Stored data entries
----------------------------------------

--- config.mk ---
export PLATFORM = sky130hd
export DESIGN_NAME = averager_multi
export DESIGN_NICKNAME = d
export VERILOG_FILES = /design/src/rtl/averager_pkg.sv /design/src/rtl/avg_lane.sv /design/src/rtl/averager_multi.sv
export SDC_FILE = /design/constraint.sdc
export NUM_CORES = 1
export LEC_CHECK = 0
export ABC_AREA = 0
export ABC_CLOCK_PERIOD_IN_PS = 11800
export CAP_MARGIN = 10
export CORE_UTILIZATION = 25
export CTS_BUF_LIST = sky130_fd_sc_hd__clkbuf_8
export CTS_CLUSTER_DIAMETER = 120
export DETAILED_ROUTE_END_ITERATION = 16
export PLACE_DENSITY = 0.44
export SLEW_MARGIN = 0
export SYNTH_ARGS = -nofsm -noshare
export SYNTH_HDL_FRONTEND = slang
export SYNTH_SLANG_ARGS = --single-unit
--- constraint.sdc ---
create_clock -name clk -period 11.8 [get_ports clk]
set_input_delay 2.36 -clock clk [delete_from_list [all_inputs] [get_ports clk]]
set_output_delay 2.36 -clock clk [all_outputs]
set_load 0.1 [all_outputs]
--- src/rtl/averager_pkg.sv ---
// Shared types and helpers for the trigger-synchronous averager.
// Holds the state encoding, the fixed ADC lane width and sign extension.
package averager_pkg;

    typedef enum logic [2:0] {
        IDLE,
        ARMED,
        ACQ,
        DRAIN,
        DONE
    } state_t;

    localparam int LANE_W = 16;
    localparam int SEXT_W = 64;

    // Bit offset of channel c inside the packed ADC input bus.
    function automatic int lane_lo(input int c);
        return c * LANE_W;
    endfunction

    // Sign-extend the low adc_w bits of a lane; callers truncate to their accumulator width.
    function automatic logic [SEXT_W-1:0] sext(input logic [LANE_W-1:0] raw, input int adc_w);
        logic signed [SEXT_W-1:0] t;
        t = $signed(SEXT_W'(raw) << (SEXT_W - adc_w));
        return t >>> (SEXT_W - adc_w);
    endfunction

endpackage

--- src/rtl/avg_lane.sv ---
// One channel: delays the ADC sample to meet BRAM read data, then adds (or overwrites on pass 0).
// Result registered one cycle after read data arrives; no backpressure.
module avg_lane
    import averager_pkg::*;
#(
    parameter int ADC_W  = 14,
    parameter int ACC_W  = 32,
    parameter int RD_LAT = 1
) (
    input  logic              clk,
    input  logic              aresetn,
    input  logic [LANE_W-1:0] sample,
    input  logic              wr_stage,
    input  logic              first,
    input  logic [ACC_W-1:0]  rd_lane,
    output logic [ACC_W-1:0]  wr_lane
);

    logic [RD_LAT*LANE_W-1:0] smp_d;
    logic [ACC_W-1:0]         sext_smp;
    logic [ACC_W-1:0]         addend;

    assign sext_smp = ACC_W'(sext(smp_d[RD_LAT*LANE_W-1 -: LANE_W], ADC_W));
    assign addend   = first ? '0 : rd_lane;

    always_ff @(posedge clk or negedge aresetn) begin
        if (!aresetn) begin
            smp_d   <= '0;
            wr_lane <= '0;
        end else begin
            smp_d <= (RD_LAT*LANE_W)'({smp_d, sample});
            // Wraps modulo 2**ACC_W by design.
            if (wr_stage) wr_lane <= sext_smp + addend;
        end
    end

endmodule

--- src/rtl/averager_multi.sv ---
// Trigger-synchronous multi-channel averager accumulating NSAMPLES-long records into BRAM.
// Write for read k lands RD_LAT+1 cycles later; no backpressure, one sample/cycle/channel.
module averager_multi
    import averager_pkg::*;
#(
    parameter int NCH    = 2,
    parameter int ADC_W  = 14,
    parameter int ACC_W  = 32,
    parameter int ADDR_W = 14,
    parameter int RD_LAT = 1
) (
    input  logic                  clk,
    input  logic                  aresetn,
    input  logic                  start,
    input  logic                  abort,
    input  logic                  trig,
    input  logic [NCH*LANE_W-1:0] data_in,
    input  logic [ADDR_W:0]       nsamples,
    input  logic [31:0]           naverages,
    output logic [ADDR_W-1:0]     rd_addr,
    input  logic [NCH*ACC_W-1:0]  rd_data,
    output logic [ADDR_W-1:0]     wr_addr,
    output logic [NCH*ACC_W-1:0]  wr_data,
    output logic                  wr_en,
    output logic                  busy,
    output logic                  done,
    output logic [31:0]           avg_count
);

    state_t                   state, state_n;
    logic                     trig_q, trig_rise;
    logic [ADDR_W:0]          cfg_nsamples;
    logic [31:0]              cfg_naverages;
    logic [1:0]               drain_cnt;
    logic                     acq, last_rd, drain_end, flush, wr_stage, first;
    logic [RD_LAT-1:0]        vld_d;
    logic [RD_LAT*ADDR_W-1:0] addr_d;

    assign trig_rise = trig & ~trig_q;
    assign flush     = start | abort;
    assign last_rd   = ({1'b0, rd_addr} == cfg_nsamples - (ADDR_W+1)'(1));
    assign wr_stage  = vld_d[RD_LAT-1] & ~flush;
    assign first     = (avg_count == '0);
    assign busy      = (state == ARMED) || (state == ACQ) || (state == DRAIN);
    assign done      = (state == DONE);

    always_comb begin
        state_n   = state;
        acq       = 1'b0;
        drain_end = 1'b0;
        if (abort) begin
            state_n = IDLE;
        end else if (start) begin
            state_n = (nsamples == '0 || naverages == '0) ? DONE : ARMED;
        end else begin
            case (state)
                ARMED: begin
                    // The edge cycle itself is read/sample index 0.
                    if (trig_rise) begin
                        acq     = 1'b1;
                        state_n = last_rd ? DRAIN : ACQ;
                    end
                end
                ACQ: begin
                    acq = 1'b1;
                    if (last_rd) state_n = DRAIN;
                end
                DRAIN: begin
                    if (drain_cnt == 2'(RD_LAT)) begin
                        drain_end = 1'b1;
                        state_n   = (avg_count + 32'd1 < cfg_naverages) ? ARMED : DONE;
                    end
                end
                default: ;
            endcase
        end
    end

    always_ff @(posedge clk or negedge aresetn) begin
        if (!aresetn) begin
            state         <= IDLE;
            trig_q        <= 1'b0;
            rd_addr       <= '0;
            avg_count     <= '0;
            drain_cnt     <= '0;
            cfg_nsamples  <= '0;
            cfg_naverages <= '0;
            vld_d         <= '0;
            addr_d        <= '0;
            wr_en         <= 1'b0;
            wr_addr       <= '0;
        end else begin
            state  <= state_n;
            trig_q <= trig;
            if (flush) begin
                // Dropping the valid pipe suppresses writes still in flight.
                rd_addr   <= '0;
                avg_count <= '0;
                drain_cnt <= '0;
                vld_d     <= '0;
                if (!abort) begin
                    cfg_nsamples  <= nsamples;
                    cfg_naverages <= naverages;
                end
            end else begin
                vld_d <= RD_LAT'({vld_d, acq});
                if (acq) rd_addr <= last_rd ? '0 : rd_addr + ADDR_W'(1);
                if (state == DRAIN) drain_cnt <= drain_end ? 2'd0 : drain_cnt + 2'd1;
                if (drain_end) avg_count <= avg_count + 32'd1;
            end
            addr_d <= (RD_LAT*ADDR_W)'({addr_d, rd_addr});
            wr_en  <= wr_stage;
            if (wr_stage) wr_addr <= addr_d[RD_LAT*ADDR_W-1 -: ADDR_W];
        end
    end

    for (genvar c = 0; c < NCH; c++) begin : g_lane
        avg_lane #(
            .ADC_W  (ADC_W),
            .ACC_W  (ACC_W),
            .RD_LAT (RD_LAT)
        ) u_lane (
            .clk      (clk),
            .aresetn  (aresetn),
            .sample   (data_in[lane_lo(c) +: LANE_W]),
            .wr_stage (wr_stage),
            .first    (first),
            .rd_lane  (rd_data[c*ACC_W +: ACC_W]),
            .wr_lane  (wr_data[c*ACC_W +: ACC_W])
        );
    end

endmodule
==> impl_metrics.py <==
metrics = {
    "synthesis": {
        "synth_top_family_by_area": "simple AND/OR/NAND/NOR gates",
        "synth-edff-count": 0,
        "synthMuxAreaShare": 0.02823,
        "yosys_register_bits": 221,
        "synth_largest_area_cell": "dfrtp_1",
        "synth_top_area_share": 0.4091,
        "synth_compound_area_frac": 0.1656,
        "ys_top_cells_by_area": "dfrtp_1 (41%), ha_1 (9.1%), o21ai_0 (5.6%)",
        "yosysWarnings": 0,
        "synthArstFlopShare": 1.000,
        "postSynthNetCount": 1725,
        "synth_area_sq_um": 13520,
        "synthAdderAreaFrac": 0.09367,
        "synth_xor_area_frac": 0.08358,
        "ys.flop_type": "dfrtp_1",
        "synth-simple-area-share": 0.1841,
        "synth_cell_types": 68,
        "syn_inst": 1477,
        "yosysSeqAreaShare": 0.4091,
        "postSynthAreaPerCell_sq_um": 9.152,
    },
    "die": {
        "die_y_um": 234.5,
        "rows": 84,
        "io_pins": 275,
        "initial_core_util": 0.2552,
        "core_sq_um": 52970,
        "die_w_um": 234.5,
        "die-area_sq_um": 55010,
    },
    "final_layout": {
        "final_nets": 1986,
        "layout_common_cells": "clkdlybuf4s50_1 (269), dfrtp_1 (221), nand2_1 (155)",
        "syn2layout_area_growth_pct": 30.91,
        "fin_cells": 2453,
        "drive_gt1_frac": 0.06459,
        "layout_commonest_cell": "clkdlybuf4s50_1",
        "diodes": 0,
    },
    "hold_path": {
        "hold_class": "flop to flop",
    },
    "worst_setup_path": {
        "cp-end-kind": "flop",
        "cpMostUsedCell": "o41ai_1",
        "cp_max_fo": 4,
        "crit_slowest_cell": "o31ai_1",
        "cp.arrival_ns": 6.19,
        "crit_type": "input pin to flop",
        "slowest_delay_ns": 0.55,
        "cp-start-kind": "input pin",
        "required_ns": 12.23,
        "path_cells": "clkdlybuf4s50_1, nor2b_1, ha_1, inv_1, fa_1, nand2b_1, a21oi_1, o41ai_1, o31a_1, o31ai_1, a31oi_1, o41ai_1, xnor2_1, o21ai_0",
    },
    "clocking": {
        "ctsResizeCount": 0,
        "holdBufCountCts": 0,
        "clk_latency_ns": 0.60,
        "cts_made_buffers": 43,
        "cts_root_buf": "clkbuf_8",
        "ctsHtreeMaxLevel": 2,
        "cts.clk_slew.worst_paths_ns": 0.06,
        "clock_path_buffers": 3,
        "tritoncts": "done",
        "clkSinkCount": 221,
        "postCtsSetupRepairBufs": 0,
    },
    "grt": {
        "grt_pass1_vias": 11740,
        "grt_pass1_wl_mm": 64.80,
        "globalRouteOverflowTotal": 0,
        "grt_max_degree": 93,
        "antenna_found_initial": 2,
        "track_usage": 0.1502,
    },
    "routing": {
        "vias": 11500,
        "wire_per_inst_um": 16.95,
        "routed_wl_mm": 41.57,
        "vias_per_cell": 4.687,
        "drt.antenna.violating_nets": 0,
        "drtIter0Drc": 560,
        "dr.pass1.iters": 5,
        "drc": 0,
    },
    "run": {
        "maxCapViolations": 0,
    },
    "status": {
        "status": "finished, final reports clean",
    },
    "timing": {
        "hold_violations": 0,
        "maxSlewViolCount": 0,
        "period_needed_ns": 5.759,
        "worstMarginPinSlew_ns": 1.117,
        "finalSetupViolCount": 0,
        "fin_setup_tns_ns": 0,
        "rsz0062_at_grt": "false",
        "max_freq_mhz": 173.6,
        "relSlewSlack": 0.2530,
        "fin_skew_ns": 0.02933,
        "period_share": 0.4881,
    },
    "pwr": {
        "p_leak_uw": 0.007827,
        "vdd_ir_drop_max_mv": 0.07078,
        "p_per_area_nw_per_um2": 120.1,
    },
    "placement": {
        "dp_cells": 2381,
        "gp_congestion": 0.8144,
        "port_buffers": 270,
        "dp_hpwl_mm": 30.58,
    },
}
[final timing paths]
check / startpoint / endpoint / slack, ns / depth (start not counted)
min in group asynchronous: aresetn / cfg_naverages[18] / 1.71 / 1
worst max register to register: avg_count[0] / g_lane[1].u_lane.wr_lane[30] / 6.44 / 19
worst max-delay path: rd_data[32] / g_lane[1].u_lane.wr_lane[30] / 6.04 / 14
worst min register to register: addr_d[0] / wr_addr[0] / 0.48 / 1
worst min-delay path: addr_d[0] / wr_addr[0] / 0.48 / 1
max in group asynchronous: aresetn / g_lane[0].u_lane.wr_lane[12] / 7.87 / 3
[per-stage QoR]
stage / setup slack (ns) / hold WS, ns / utilization / total power (uW) / area (sq um)
after floorplan: 6.630 / 0.4541 / - / 1218 / 13520
after global placement: 5.474 / 0.4575 / 0.3191 / 1396 / 16900
after detailed placement: 5.460 / 0.4638 / 0.3191 / 1401 / 16900
after CTS: 6.069 / 0.4685 / 0.3341 / 2173 / 17700
after global routing: 5.855 / 0.4846 / 0.3341 / 2240 / 17700
final: 6.041 / 0.4763 / 0.3341 / 2126 / 17700
[cell families after synthesis]
family / Yosys count
flops: 221
compound gates: 367
buf+inv: 123
fa+ha+maj: 100
mux: 34
xor+xnor: 129
simple gates: 503
[metal layers]
layer / up-vias / share of wire / track usage
li1: 5721 / - / -
met4: 4 / 0.024 / 0.04879
met1: 5444 / 0.46 / 0.1981
met5: - / 0.00055 / 0
met3: 66 / 0.056 / 0.03404
met2: 262 / 0.46 / 0.2415
[sequential cells by signal, summed over array words and instances, names as in the netlist]
signal	count
g_lane.u_lane.wr_lane	64
drain_cnt	2
wr_addr	14
wr_en	1
addr_d	14
rd_addr	14
avg_count	32
cfg_nsamples	15
vld_d	1
cfg_naverages	32
state	3
trig_q	1
g_lane.u_lane.smp_d	28
[where the power goes]
part           total (uW)  switching, uW  leakage [uW]  internal [uW]
Combinational         528            369       0.00445            159
Clock                 744            351      0.000473            392
Sequential            855           37.8       0.00290            817
[cells in the mapped netlist (3+ instances only)]
master     count
nor3_1        16
ha_1          98
nand3_1       40
o31a_1         5
and3_1        21
dfrtp_1      221
xnor2_1       59
nand4_1       19
o21ai_0      150
a31oi_1        8
nor4b_1        3
or2_2          7
buf_2          5
nor4_1        23
nor2_1        98
a211o_1        3
mux2_2        33
o211ai_1       5
nand2_1      156
nor2b_1       68
and4_1         4
clkbuf_1      51
o31ai_1       11
a2111oi_0      3
a21oi_1       70
nand2b_1      13
a311o_1        3
inv_1         64
nor3b_1        3
a31o_2         3
a21o_1        42
o21ai_1       15
xor2_1        70
o21a_1        11
or3_1         13
and2_1        10
a211oi_1      10
o221ai_1       3
[cell type report]
class	count	area, sq um
fill	5563	35270
multi-input combinational	1133	7527
sequential	221	5530
timing repair buffer	275	2745
tap	688	860.8
clock buffer	48	660.6
inverter	64	240.2
clock inverter	24	132.6
[critical path: cells and delay by family]
family / cells / cell delay, ns
AO/OA/AOI/OAI: 7 / 2.08
XOR/XNOR: 1 / 0.16
AND/OR/NAND/NOR: 2 / 0.31
adder cells (fa/ha/maj): 2 / 0.73
buffers and inverters: 2 / 0.54
(Power assumes the default switching activity.)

----------------------------------------

Copy every line of the records above that contains "netlist".

Response area:
[sequential cells by signal, summed over array words and instances, names as in the netlist]
[cells in the mapped netlist (3+ instances only)]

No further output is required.